この時くらいに癌がわかった。もっと前に祖父母は知っていたのかもしれないけど、私には知らされていなかった。
末期ガンだったが、放射線治療は希望せず、自宅での最期を希望するとのことだった。

半年前、お正月にご飯を食べた。
もう外では食べられないので、お寿司を買って行った。すき焼きも、確か食べた。
祖父は痩せていたけど、よく動き、よく話してニコニコしていた。手が紫がかった色味になっていた。

3ヶ月前、脳梗塞で倒れた。と連絡があった。半身不随になってねたきり生活になった。会いに行ったら意外と元気そうだったので安心した。

またどら焼き買ってくるね、といったらもうどら焼きは食べられないとのことだった。

ベッドの上にいる祖父はあまり目を合わせてくれず、何を話していいかわからなかった。自分は話上手な方ではないし、方言も全部理解できる訳ではない。

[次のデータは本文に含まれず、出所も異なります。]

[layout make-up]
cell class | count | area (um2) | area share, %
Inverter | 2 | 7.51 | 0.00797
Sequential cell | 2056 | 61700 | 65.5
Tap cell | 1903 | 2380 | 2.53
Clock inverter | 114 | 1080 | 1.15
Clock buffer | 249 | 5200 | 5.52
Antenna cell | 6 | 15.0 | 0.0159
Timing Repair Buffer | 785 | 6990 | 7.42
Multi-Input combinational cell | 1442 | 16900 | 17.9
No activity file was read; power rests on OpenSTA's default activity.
[config.mk]
export PLATFORM = sky130hd
export DESIGN_NAME = tccw_front_flat
export DESIGN_NICKNAME = d
export VERILOG_FILES = /design/src/rtl/tccw_pkg.sv /design/src/rtl/tccw_if.sv /design/src/rtl/tccw_front.sv /design/src/flat_wrapper.sv
export SDC_FILE = /design/constraint.sdc
export NUM_CORES = 1
export LEC_CHECK = 0
export ABC_AREA = 0
export ABC_CLOCK_PERIOD_IN_PS = 6180
export BUFFER_PORTS_ARGS = -buffer_cell sky130_fd_sc_hd__buf_2
export CORE_MARGIN = 4
export CORE_UTILIZATION = 50
export CTS_BUF_LIST = sky130_fd_sc_hd__clkbuf_4
export CTS_CLUSTER_SIZE = 40
export DETAILED_ROUTE_END_ITERATION = 10
export PLACE_DENSITY = 0.71
export SLEW_MARGIN = 25
export SYNTH_ARGS = -nofsm -noshare
export SYNTH_HDL_FRONTEND = slang
export SYNTH_SLANG_ARGS = --single-unit
[constraint.sdc]
create_clock -name clk -period 6.18 [get_ports clk]
set_input_delay 1.236 -clock clk [delete_from_list [all_inputs] [get_ports clk]]
set_output_delay 1.236 -clock clk [all_outputs]
set_load 0.02 [all_outputs]
[src/rtl/tccw_pkg.sv]
// Shared types and constants of the text console character writer.
package tccw_pkg;
	localparam int MaxCols  = 128;
	localparam int MaxRows  = 32;
	localparam int TabStop  = 4;
	localparam int Depth    = MaxCols * MaxRows;
	localparam int AddrW    = $clog2(Depth);
	localparam int QDepth   = 4;
	localparam int QPtrW    = $clog2(QDepth);

	localparam logic [1:0] FUNC_PUT   = 2'd0;
	localparam logic [1:0] FUNC_CLEAR = 2'd1;
	localparam logic [1:0] FUNC_READ  = 2'd2;

	localparam logic [1:0] REG_COLUMNS = 2'd0;
	localparam logic [1:0] REG_ROWS    = 2'd1;
	localparam logic [1:0] REG_FILL    = 2'd2;

	localparam logic [7:0] CH_NL    = 8'd10;
	localparam logic [7:0] CH_TAB   = 8'd9;
	localparam logic [7:0] CH_CR    = 8'd13;
	localparam logic [7:0] CH_SPACE = 8'd32;

	typedef enum logic [1:0] {
		OP_PUT,
		OP_TAB,
		OP_CLEAR,
		OP_READ
	} op_t;

	typedef struct packed {
		op_t        op;
		logic       nop;
		logic [7:0] ch;
		logic [6:0] rc;
		logic [4:0] rr;
	} cmd_t;

	typedef enum logic [3:0] {
		ST_IDLE,
		ST_PUT,
		ST_SCROLL_RD,
		ST_SCROLL_WR,
		ST_FILL,
		ST_CLEAR,
		ST_READ,
		ST_READ_WAIT,
		ST_DONE
	} state_t;

	typedef struct packed {
		logic [6:0]  cursor_col;
		logic [4:0]  cursor_row;
		logic [11:0] cursor_linear;
		logic        scrolled;
		logic [7:0]  cell_char;
		logic [7:0]  cell_color;
	} res_t;
endpackage

[src/rtl/tccw_if.sv]
// Valid/ready channel interfaces of the console.
interface tccw_in_if;
	logic       valid;
	logic       ready;
	logic [1:0] func;
	logic [7:0] char_code;
	logic [6:0] read_col;
	logic [4:0] read_row;
	modport source(output valid, func, char_code, read_col, read_row, input ready);
	modport sink(input valid, func, char_code, read_col, read_row, output ready);
endinterface


[src/rtl/tccw_front.sv]
// Front end: classifies input words into commands and queues them.
module tccw_front (
	input  logic                clk,
	input  logic                arst_n,
	tccw_in_if.sink             in_ch,
	output logic                cmd_valid,
	input  logic                cmd_ready,
	output tccw_pkg::cmd_t      cmd
);
	tccw_pkg::cmd_t                 q_mem_q [tccw_pkg::QDepth];
	logic [tccw_pkg::QPtrW-1:0]     wr_q, rd_q;
	logic [tccw_pkg::QPtrW:0]       cnt_q;
	tccw_pkg::cmd_t                 c;
	logic                           push, pop;

	always_comb begin
		c = '0;
		c.ch = in_ch.char_code;
		c.rc = in_ch.read_col;
		c.rr = in_ch.read_row;
		unique case (in_ch.func)
			tccw_pkg::FUNC_PUT:   c.op = (in_ch.char_code == tccw_pkg::CH_TAB) ?
				tccw_pkg::OP_TAB : tccw_pkg::OP_PUT;
			tccw_pkg::FUNC_CLEAR: c.op = tccw_pkg::OP_CLEAR;
			tccw_pkg::FUNC_READ:  c.op = tccw_pkg::OP_READ;
			default: begin
				c.op = tccw_pkg::OP_READ;
				c.nop = 1'b1;
			end
		endcase
	end

	assign in_ch.ready = (cnt_q != (tccw_pkg::QPtrW+1)'(tccw_pkg::QDepth));
	assign push = in_ch.valid && in_ch.ready;
	assign cmd_valid = (cnt_q != '0);
	assign pop = cmd_valid && cmd_ready;
	assign cmd = q_mem_q[rd_q];

	always_ff @(posedge clk) begin
		if (push) q_mem_q[wr_q] <= c;
	end

	always_ff @(posedge clk or negedge arst_n) begin
		if (!arst_n) begin
			wr_q <= '0;
			rd_q <= '0;
			cnt_q <= '0;
		end else begin
			if (push) wr_q <= wr_q + 1'b1;
			if (pop) rd_q <= rd_q + 1'b1;
			cnt_q <= cnt_q + (tccw_pkg::QPtrW+1)'(push) - (tccw_pkg::QPtrW+1)'(pop);
		end
	end

	assert property (@(posedge clk) disable iff (!arst_n)
		cnt_q <= (tccw_pkg::QPtrW+1)'(tccw_pkg::QDepth)) else $error("queue overflow");
	assert property (@(posedge clk) disable iff (!arst_n)
		(cnt_q == '0) |-> !cmd_valid) else $error("pop from empty queue");
	assert property (@(posedge clk) disable iff (!arst_n)
		push && !pop |=> cnt_q == $past(cnt_q) + 1'b1) else $error("count slip");
endmodule
### src/hw/rtl/ebed_pkg.sv
// shared types and constants for the encoder and button event detector
package ebed_pkg;

    localparam int unsigned TIME_W = 32;
    localparam int unsigned CFG_W  = 16;
    localparam int unsigned EV_W   = 3;

    localparam logic [CFG_W-1:0] DEBOUNCE_RESET   = 16'd50;
    localparam logic [CFG_W-1:0] LONG_PRESS_RESET = 16'd1000;

    // configuration register indexes
    localparam logic CFG_DEBOUNCE   = 1'b0;
    localparam logic CFG_LONG_PRESS = 1'b1;

    typedef enum logic [EV_W-1:0] {
        EV_NONE    = 3'd0,
        EV_CW      = 3'd1,
        EV_CCW     = 3'd2,
        EV_SHORT   = 3'd3,
        EV_RELEASE = 3'd4,
        EV_LONG    = 3'd5
    } event_t;

    typedef struct packed {
        logic              a_level;
        logic              b_level;
        logic              button_level;
        logic [TIME_W-1:0] now_ms;
    } poll_t;

    typedef struct packed {
        logic              prev_a;
        logic              prev_raw;
        logic              accepted;
        logic              armed;
        logic [TIME_W-1:0] press_start;
        logic [TIME_W-1:0] raw_change;
    } det_state_t;

    typedef struct packed {
        logic [CFG_W-1:0] debounce_ms;
        logic [CFG_W-1:0] long_press_ms;
    } det_cfg_t;

endpackage

### src/hw/rtl/ebed_step.sv
// next-state and event logic for one poll
module ebed_step (
    input  ebed_pkg::poll_t      poll,
    input  ebed_pkg::det_state_t cur,
    input  ebed_pkg::det_cfg_t   cfg,
    output ebed_pkg::det_state_t nxt,
    output ebed_pkg::event_t     ev
);
    import ebed_pkg::*;

    logic              raw_chg;
    logic [TIME_W-1:0] stamp;
    logic [TIME_W-1:0] since_change;
    logic [TIME_W-1:0] held;
    logic              settled;
    logic              is_long;

    assign raw_chg      = poll.button_level != cur.prev_raw;
    assign stamp        = raw_chg ? poll.now_ms : cur.raw_change;
    assign since_change = poll.now_ms - stamp;
    assign held         = poll.now_ms - cur.press_start;
    assign settled      = since_change > {{(TIME_W-CFG_W){1'b0}}, cfg.debounce_ms};
    assign is_long      = held >= {{(TIME_W-CFG_W){1'b0}}, cfg.long_press_ms};

    always_comb
    begin
        nxt        = cur;
        nxt.prev_a = poll.a_level;
        ev         = EV_NONE;
        if (poll.a_level != cur.prev_a)
        begin
            // rotation wins, button sample ignored
            ev = (poll.a_level == poll.b_level) ? EV_CW : EV_CCW;
        end
        else
        begin
            nxt.prev_raw   = poll.button_level;
            nxt.raw_change = stamp;
            if (settled && (poll.button_level != cur.accepted))
            begin
                nxt.accepted = poll.button_level;
                if (!poll.button_level)
                begin
                    nxt.armed       = 1'b1;
                    nxt.press_start = poll.now_ms;
                end
                else
                begin
                    nxt.armed = 1'b0;
                    ev = is_long ? EV_RELEASE : EV_SHORT;
                end
            end
            else if (!cur.accepted && cur.armed && is_long)
            begin
                nxt.armed = 1'b0;
                ev        = EV_LONG;
            end
        end
    end

endmodule

### src/hw/rtl/encoder_button_event_detector.sv
// top level of the rotary encoder and push-button event detector
// Usage:
//   Input channel carries one poll per transaction: encoder levels a_level
//   and b_level, button_level (0 pressed) and the millisecond time now_ms.
//   Output channel returns exactly one transaction per poll: event_code
//   (none, clockwise, counter-clockwise, short press, release, long press)
//   and button_stable, the debounced button level after that poll.
//   Both channels use valid/stall; a transaction moves when valid is high
//   and stall is low.
//   A poll accepted into the input register is worked into the result
//   register once that register is empty or being taken, and out_valid
//   rises with the registered result. Throughput is one poll per cycle
//   while out_stall is low; the per-poll work is two 32-bit
//   subtract/compare paths.
//   When the receiver stalls, the result register holds and the input
//   register still takes one more poll; in_stall rises only when both are
//   full.
//   Configuration (debounce_ms index 0, long_press_ms index 1) is written
//   through cfg_write/cfg_index/cfg_data; the user must write it only while
//   no poll is in flight (not enforced). Reset returns the encoder and
//   button history to idle levels, timing registers to 50 ms and 1000 ms.
module encoder_button_event_detector (
    input  logic                        clk,
    input  logic                        rst_n,
    input  logic                        in_valid,
    output logic                        in_stall,
    input  logic                        a_level,
    input  logic                        b_level,
    input  logic                        button_level,
    input  logic [ebed_pkg::TIME_W-1:0] now_ms,
    output logic                        out_valid,
    input  logic                        out_stall,
    output logic [ebed_pkg::EV_W-1:0]   event_code,
    output logic                        button_stable,
    input  logic                        cfg_write,
    input  logic                        cfg_index,
    input  logic [ebed_pkg::CFG_W-1:0]  cfg_data
);
    import ebed_pkg::*;

    det_cfg_t   cfg_reg;
    det_state_t state_reg;
    det_state_t state_next;
    poll_t      poll_reg;
    logic       poll_valid_reg;
    logic       out_valid_reg;
    event_t     event_reg;
    event_t     event_next;
    logic       stable_reg;
    logic       advance;
    logic       accept;

    assign advance  = poll_valid_reg && (!out_valid_reg || !out_stall);
    assign in_stall = poll_valid_reg && !advance;
    assign accept   = in_valid && !in_stall;

    ebed_step u_step (
        .poll (poll_reg),
        .cur  (state_reg),
        .cfg  (cfg_reg),
        .nxt  (state_next),
        .ev   (event_next)
    );

    always_ff @(posedge clk or negedge rst_n)
    begin
        if (!rst_n)
        begin
            cfg_reg.debounce_ms   <= DEBOUNCE_RESET;
            cfg_reg.long_press_ms <= LONG_PRESS_RESET;
        end
        else if (cfg_write)
        begin
            unique case (cfg_index)
                CFG_DEBOUNCE:   cfg_reg.debounce_ms   <= cfg_data;
                CFG_LONG_PRESS: cfg_reg.long_press_ms <= cfg_data;
                default:        ;
            endcase
        end
    end

    always_ff @(posedge clk or negedge rst_n)
    begin
        if (!rst_n)
        begin
            state_reg.prev_a      <= 1'b0;
            state_reg.prev_raw    <= 1'b1;
            state_reg.accepted    <= 1'b1;
            state_reg.armed       <= 1'b0;
            state_reg.press_start <= '0;
            state_reg.raw_change  <= '0;
            poll_valid_reg        <= 1'b0;
            out_valid_reg         <= 1'b0;
        end
        else
        begin
            if (advance)
            begin
                state_reg <= state_next;
            end
            if (accept)
            begin
                poll_valid_reg <= 1'b1;
            end
            else if (advance)
            begin
                poll_valid_reg <= 1'b0;
            end
            if (advance)
            begin
                out_valid_reg <= 1'b1;
            end
            else if (!out_stall)
            begin
                out_valid_reg <= 1'b0;
            end
        end
    end

    // payload registers
    always_ff @(posedge clk)
    begin
        if (accept)
        begin
            poll_reg.a_level      <= a_level;
            poll_reg.b_level      <= b_level;
            poll_reg.button_level <= button_level;
            poll_reg.now_ms       <= now_ms;
        end
        if (advance)
        begin
            event_reg  <= event_next;
            stable_reg <= state_next.accepted;
        end
    end

    assign out_valid     = out_valid_reg;
    assign event_code    = event_reg;
    assign button_stable = stable_reg;

    // a release-type event always leaves the button released
    a_release_stable: assert property (@(posedge clk) disable iff (!rst_n)
        out_valid && (event_code == EV_SHORT || event_code == EV_RELEASE)
        |-> button_stable)
        else $error("release event with button still pressed");

    // a long press is only reported while the button is held
    a_long_pressed: assert property (@(posedge clk) disable iff (!rst_n)
        out_valid && (event_code == EV_LONG) |-> !button_stable)
        else $error("long press with button released");

    // input side only backs up when the result register is full and stalled
    a_stall_cause: assert property (@(posedge clk) disable iff (!rst_n)
        in_stall |-> (out_valid && out_stall))
        else $error("input stalled without output backpressure");

    // an unstalled result leaves unless a new one replaces it
    a_drain: assert property (@(posedge clk) disable iff (!rst_n)
        out_valid && !out_stall && !poll_valid_reg |=> !out_valid)
        else $error("result repeated");

endmodule

### config.mk
export PLATFORM = sky130hd
export DESIGN_NAME = encoder_button_event_detector
export DESIGN_NICKNAME = d
export VERILOG_FILES = /design/src/hw/rtl/ebed_pkg.sv /design/src/hw/rtl/ebed_step.sv /design/src/hw/rtl/encoder_button_event_detector.sv
export SDC_FILE = /design/constraint.sdc
export NUM_CORES = 1
export LEC_CHECK = 0
export ABC_AREA = 1
export BUFFER_PORTS_ARGS = -buffer_cell sky130_fd_sc_hd__buf_2
export CORE_MARGIN = 3
export CORE_UTILIZATION = 60
export CTS_BUF_LIST = sky130_fd_sc_hd__clkbuf_4
export CTS_CLUSTER_DIAMETER = 200
export DETAILED_ROUTE_END_ITERATION = 6
export GPL_ROUTABILITY_DRIVEN = 0
export MAX_ROUTING_LAYER = met4
export PLACE_DENSITY = 0.79
export SLEW_MARGIN = 10
export SYNTH_ARGS = -nofsm -noshare
export SYNTH_HDL_FRONTEND = slang
export SYNTH_SLANG_ARGS = --single-unit
### constraint.sdc
create_clock -name clk -period 6.34 [get_ports clk]
set_input_delay 0 -clock clk [delete_from_list [all_inputs] [get_ports clk]]
set_output_delay 0 -clock clk [all_outputs]
set_load 0.05 [all_outputs]
==> impl_metrics.py, run 1 <==
metrics = {
    "worst_setup_path": {
        "path_class": "reg -> reg",
        "crit_path_start_kind": "register",
        "crit_path_end": "state_reg[33]",
        "critical_path_arrival_ns": 5.78,
        "slowest_delay_ns": 0.72,
        "slowest_stage": "nand2_4",
        "regToRegSetupSlack_ns": 1.04,
        "critPathMaxFanout": 65,
        "r2r-start": "state_reg[66]",
        "cp.required_ns": 6.83,
        "rr_worst_depth": 29,
        "cpMostUsedCell": "nand2_1",
        "worstReg2RegEnd": "state_reg[33]",
        "setup.worst_path.end_class": "register",
        "crit_start": "state_reg[66]",
    },
    "timing": {
        "finalCritPeriodShare_pct": 83.6,
        "skew_ns": 0.0253,
        "max_clock_freq_mhz": 189,
        "worst_pin_slew_ns": 1.16,
        "setup_violations": 0,
        "slew_viol_final": 0,
        "maxSlewHeadroom_pct": 22.4,
        "finalHoldViolCount": 0,
        "setup_ws_ns": 1.04,
        "period_minus_slack_ns": 5.30,
        "tns_ns": 0,
        "rsz0062_at_grt": "false",
    },
    "synthesis": {
        "synth_edf_count": 39,
        "synth_cell_types": 45,
        "synthesis.nets": 1675,
        "ys_seq_area_share_pct": 34.0,
        "postSynthCellCount": 1533,
        "yosysWarnings": 0,
        "async_reset_ff_share_pct": 72.3,
        "synthFlopType": "dfrtp_1",
        "synth.cell_area_sq_mm": 0.0110,
        "ys_ff_latch": 141,
        "syn_avg_cell_area_sq_um": 7.17,
    },
    "finish": {
        "layout_common_cells": "nand2_1 (417), inv_1 (258), o21ai_0 (135), nor2_1 (102), dfrtp_1 (91)",
        "largest_reg_flops": 68,
        "final_common_cell": "nand2_1",
        "instances_no_fill": 1887,
        "syn_to_final_growth_pct": 12.3,
        "nFillCells": 1445,
        "drive_gt1_share_pct": 12.9,
        "nNetsFinal": 1790,
    },
    "global_routing": {
        "grt_first_pass_wirelength_um": 51200,
        "grt_max_degree": 72,
        "grt-ovfl-total": 0,
        "groute.usage.overall_pct": 33.3,
        "antenna_found_initial": 1,
        "first_global_vias": 10200,
    },
    "power_and_ir_drop": {
        "ir_drop_mv": 0.296,
        "clockPowerShare_pct": 12.7,
        "internal-power_w": 0.00283,
        "p_leak_nw": 6.36,
        "p_sw_share_pct": 50.4,
        "p_comb_share_pct": 63.1,
        "p_switching_w": 0.00287,
        "power_density_mw_per_mm2": 462,
        "power_frac_seq_pct": 24.2,
    },
    "worst_hold_path": {
        "hold_class": "in -> reg",
    },
    "floorplan": {
        "die_w_um": 141,
        "rows": 48,
        "fp.dieArea_sq_mm": 0.0200,
        "ios": 63,
        "fp.dieH_um": 141,
        "start_util_pct": 62.4,
        "core_sq_mm": 0.0176,
    },
    "place": {
        "post-place-ws_ns": 1.21,
        "dp.cells": 1796,
        "portBuffers": 62,
        "dpl.hpwl_um": 23800,
    },
    "route": {
        "drc": 6,
        "vias": 10600,
        "first_pass_iters": 7,
        "wl_um": 31800,
        "wire_per_inst_um": 16.9,
        "via_per_inst": 5.64,
        "ant_nets": 0,
        "drtIter0Drc": 1108,
    },
    "cts": {
        "cts.repair.resized": 0,
        "hold_buffers": 58,
        "root_buffer": "clkbuf_4",
        "cts_sinks": 141,
        "cts_setup_buffers": 0,
        "htreeDepth": 4,
        "cts.clk_slew.worst_paths_ns": 0.14,
        "cts_made_buffers": 17,
        "insertion_delay_ns": 0.58,
        "cts_tree": "yes",
        "cts_buffer_depth": 2,
    },
    "job": {
        "max_cap_viol_count": 0,
    },
    "run_status": {
        "outcome": "finished with violations",
        "violations": "DRC",
    },
}
layout make-up:
class	instances	area, sq um	share of cell area, %
Antenna cell	1	2.50	0.0203
Clock buffer	18	135	1.10
Clock inverter	14	211	1.71
Inverter	267	1000	8.12
Multi-Input combinational cell	1098	6050	49.0
Sequential cell	141	3740	30.3
Tap cell	225	282	2.28
Timing Repair Buffer	123	916	7.42
power groups by stage:
stage               Clock, W  Combinational (W)  Sequential [W]
CTS                 0.000720            0.00351         0.00137
finish              0.000725            0.00360         0.00138
global placement           0            0.00334         0.00138
global route        0.000761            0.00407         0.00141
detailed placement         0            0.00346         0.00139
floorplan                  0            0.00268         0.00135
critical path: cells and delay by family, from the launching register on:
family          cells  cell delay [ns]
xor+xnor            1             0.15
buf+inv             3             0.19
fa+ha+maj           3             0.66
simple gates       18             2.83
compound gates      4             0.77
flops               1             0.56
worst min-delay path by stage:
| stage | start | end | cells past startpoint |
|---|---|---|---|
| floorplan | rst_n | cfg_reg[0] | 0 |
| global placement | rst_n | cfg_reg[25] | 1 |
| detailed placement | rst_n | cfg_reg[22] | 1 |
| CTS | now_ms[4] | poll_reg[4] | 2 |
| global route | now_ms[28] | poll_reg[28] | 2 |
| finish | now_ms[4] | poll_reg[4] | 2 |
synthesized netlist by cell type (7+ instances only):
cell type,n,area [sq um]
nand2_1,417,1570
nand3_1,65,325
edfxtp_1,39,1170
a21oi_1,86,430
nand4_1,15,93.8
dfrtp_1,91,2280
dfstp_2,11,289
nand3b_1,9,67.6
xor2_1,25,219
nor2_1,103,387
clkbuf_1,16,60.1
nand2_2,38,238
o21ai_2,28,245
nand3_2,13,130
o211ai_1,10,75.1
o21ai_0,135,676
xnor2_1,7,61.3
ha_1,84,1050
inv_2,9,33.8
nor3_1,14,70.1
inv_1,258,968
per-stage QoR:
| stage | cell area, sq um | total power [W] | util [%] | hold slack [ns] |
|---|---|---|---|---|
| final | 12300 | 0.00571 | 70.1 | 0.123 |
| after global routing | 12300 | 0.00624 | 70.1 | 0.0910 |
| after CTS | 12300 | 0.00560 | 70.1 | 0.0838 |
| after detailed placement | 11400 | 0.00484 | 64.8 | -0.0455 |
| after global placement | 11400 | 0.00472 | 64.8 | -0.0460 |
| after floorplan | 11000 | 0.00403 | - | -0.296 |
routing by layer:
layer / routed length [um] / up-vias / global-route usage, %
li1: - / 5180 / -
met1: 13600 / 4844 / 44.6
met2: 14200 / 540 / 50.7
met3: 3010 / 85 / 6.64
met4: 973 / 0 / 11.8
met5: 0 / - / -
cell families after synthesis:
kind of cell	synth area share [%]
compound gates	14.8
simple gates	27.9
fa+ha+maj	9.75
xor+xnor	2.55
flops	34.0
buf+inv	11.0
(Power assumes the default switching activity.)
==> run 2, diff against run 1 <==
==> constraint.sdc (replaced) <==
create_clock -name clk -period 5.1 [get_ports clk]
set_input_delay 0 -clock clk [delete_from_list [all_inputs] [get_ports clk]]
set_output_delay 0 -clock clk [all_outputs]
set_load 0.05 [all_outputs]
==> impl_metrics.py, run 2 (synthesis results as in run 1) <==
metrics = {
    "run_status": {
        "outcome": "finished, final reports clean",
    },
    "worst_hold_path": {
        "min-delay-start": "now_ms[4]",
        "whs_endpoint": "poll_reg[4]",
        "hold_depth": 2,
        "hold_class": "in -> reg",
    },
    "timing": {
        "setup_violations": 0,
        "worst_pin_slew_ns": 1.10,
        "max_clock_freq_mhz": 217,
        "slew_viol_final": 0,
        "setup_ws_ns": 0.497,
        "finalCritPeriodShare_pct": 90.3,
        "rsz0062_at_grt": "false",
        "skew_ns": 0.0242,
        "finalHoldViolCount": 0,
        "tns_ns": 0,
        "maxSlewHeadroom_pct": 26.4,
        "period_minus_slack_ns": 4.60,
    },
    "global_routing": {
        "groute.usage.overall_pct": 32.5,
        "grt-ovfl-total": 0,
        "grt_max_degree": 63,
        "first_global_vias": 9996,
        "antenna_found_initial": 1,
        "grt_first_pass_wirelength_um": 49900,
    },
    "cts": {
        "cts_made_buffers": 17,
        "cts_tree": "yes",
        "cts_sinks": 141,
        "root_buffer": "clkbuf_4",
        "cts.clk_slew.worst_paths_ns": 0.14,
        "insertion_delay_ns": 0.58,
        "cts_buffer_depth": 2,
        "htreeDepth": 4,
    },
    "floorplan": {
        "rows": 48,
        "fp.dieH_um": 141,
        "die_w_um": 141,
        "fp.dieArea_sq_mm": 0.0200,
        "ios": 63,
        "core_sq_mm": 0.0176,
        "start_util_pct": 62.4,
    },
    "worst_setup_path": {
        "setup.worst_path.end_class": "register",
        "critical_path_arrival_ns": 5.11,
        "cp.required_ns": 5.61,
        "cp.buffers_inverters": 5,
        "critPathMaxFanout": 36,
        "critical_path_depth": 29,
        "rr_worst_depth": 29,
        "crit_family": "simple AND/OR/NAND/NOR gates",
        "regToRegSetupSlack_ns": 0.50,
        "slowest_stage": "dfstp_2",
        "crit_path_start_kind": "register",
        "slowest_delay_ns": 0.56,
        "cpMostUsedCell": "nand2_1",
        "path_class": "reg -> reg",
        "worstReg2RegEnd": "state_reg[34]",
        "r2r-start": "state_reg[66]",
    },
    "finish": {
        "layout_common_cells": "nand2_1 (417), inv_1 (258), o21ai_0 (135), nor2_1 (102), dfrtp_1 (91)",
        "drive_gt1_share_pct": 13.1,
        "syn_to_final_growth_pct": 12.6,
        "nNetsFinal": 1795,
        "largest_reg_flops": 68,
        "final_common_cell": "nand2_1",
    },
    "route": {
        "via_per_inst": 5.68,
        "drc": 0,
        "ant_nets": 0,
        "drtIter0Drc": 1106,
        "first_pass_iters": 7,
        "vias": 10700,
        "wire_per_inst_um": 16.6,
        "wl_um": 31400,
    },
    "place": {
        "dpl.hpwl_um": 23700,
        "post-place-ws_ns": 0.624,
        "portBuffers": 62,
    },
    "job": {
        "max_cap_viol_count": 0,
    },
    "power_and_ir_drop": {
        "power_density_mw_per_mm2": 568,
        "ir_drop_mv": 0.328,
        "p_leak_nw": 6.38,
    },
}
-- run 2: how the worst max path moves through the flow --
stage	start	to
2_1_floorplan	poll_reg[32]	state_reg[35]
3_3_place_gp	state_reg[66]	state_reg[34]
3_5_place_dp	state_reg[66]	state_reg[34]
4_1_cts	state_reg[66]	state_reg[34]
5_1_grt	state_reg[66]	state_reg[63]
6_report	state_reg[66]	state_reg[34]
-- run 2: through the flow --
step	hold slack (ns)	instances	utilization, %	area, sq um	power (W)
5_1_grt	0.107	1892	70.3	12400	0.00768
6_report	0.124	1892	70.3	12400	0.00703
3_5_place_dp	0.0163	1801	65.1	11500	0.00603
2_1_floorplan	-0.296	1533	-	11000	0.00501
3_3_place_gp	0.0155	1801	65.1	11500	0.00589
4_1_cts	0.0887	1891	70.3	12400	0.00693
-- run 2: report_power, final --
| group | internal [W] | total (W) | switching [W] | leakage [nW] |
|---|---|---|---|---|
| logic | 0.00160 | 0.00447 | 0.00287 | 4.58 |
| registers | 0.00149 | 0.00172 | 0.000229 | 1.62 |
| clock network | 0.000411 | 0.000847 | 0.000436 | 0.180 |
-- run 2: cell type report --
class	count	area (sq um)
repair buffers	128	976
multi-input cells	1098	6050
clock buffers	21	158
well taps	225	282
diodes	1	2.50
clock inverters	11	166
fillers	1446	5220
inverters	267	1000
flip-flops and latches	141	3740
-- run 2: repair_timing --
| action | in CTS | in global routing |
|---|---|---|
| hold endpoints to repair | 117 | 0 |
| setup buffers | 0 | 0 |
| hold buffers | 58 | 0 |
| resized for setup | 0 | 0 |
-- run 2: layer usage --
| metal | part of all wire [%] | track usage (%) | vias to the layer above |
|---|---|---|---|
| li1 | - | - | 5181 |
| met1 | 43 | 44.6 | 4901 |
| met2 | 45 | 50.3 | 570 |
| met3 | 8.7 | 4.08 | 95 |
| met4 | 3.5 | 11.4 | 0 |
| met5 | 0 | - | - |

これまで食べ物を贈り、それを一緒に食べたりすることでコミュニケーションを取っていた自分に気がついた。
そんなポンコツな自分に出来ることを探して、介護費用を負担することにした。会社の制度もあったし、お金は私が払おうと、これで祖父孝行とみなしてくれ、と思って払っていた。
請求書とは遅れてくるものなので、4月に2月とか3月の分がくる。
介護費がどれくらいなのか、なんて知らないので、4月にきた請求書を見て、全然払えるから任せて!と父に言った。
5月になって、また請求書がきた。
これなら毎年払えそうだから心配しないで、任せてよ、と思った。介護保険のありがたさを知った。

6月になって、祖父が亡くなった。
こんなに早く亡くなるとは思っていなかった。
月並みだけど、もっと会いに行けばよかったな、と思ってしまった。会っても私に出来ることはないのに。

顔を見ることはほとんど出来なかった。
反射的に涙が出てしまってどうしようもなくなるので、棺にお花を入れるときに逃げようとした。p値のこととか仕事のメールのこととか考えたりしたけど、効果はなくて、なんで泣いているんだろう、と思いながら泣いた。

自分がなんで泣いてしまうのかは最後までわからなかった。十分長生きしたと思うし、本人も延命は望まなかった。直接お別れを言えた訳ではないけど、少しずつその気配は感じていたし、覚悟もしていたつもりだった。

なんでかを考えるために、夜中にリビングで体育座りをしてスマホでこれを書いている。

たぶん、何言ってるかわかんないけどニコニコ楽しそうにしていた祖父にもう会えないのが寂しいのだと思う。
美味しい和菓子の噂を聞いても、贈る相手がいないことが、半ば孫としての義務感を感じながらも皆でご飯を食べることがもう出来ないのが、寂しいだけなんだと思う。
結局、自分が寂しいだけなんだ。なんてワガママなんだ…

8月には請求書は来なくなるだろう。
死後の世界のことは分からないけど、
おじいちゃんが好きなもの食べていたらいいな、と思う。どら焼きよりも美味しいものをたくさん食べていてほしい。元気だったときの、私のおじいちゃんじゃなかったときの姿でもいいから、幸せでいてほしいと思う。

それでも私はきっとどら焼きをお供えするのだ。
それしかコミュニケーションをとる方法を知らないから。


PS
祖父の介護治療などに関わってくださったみなさん、本当にありがとうございました。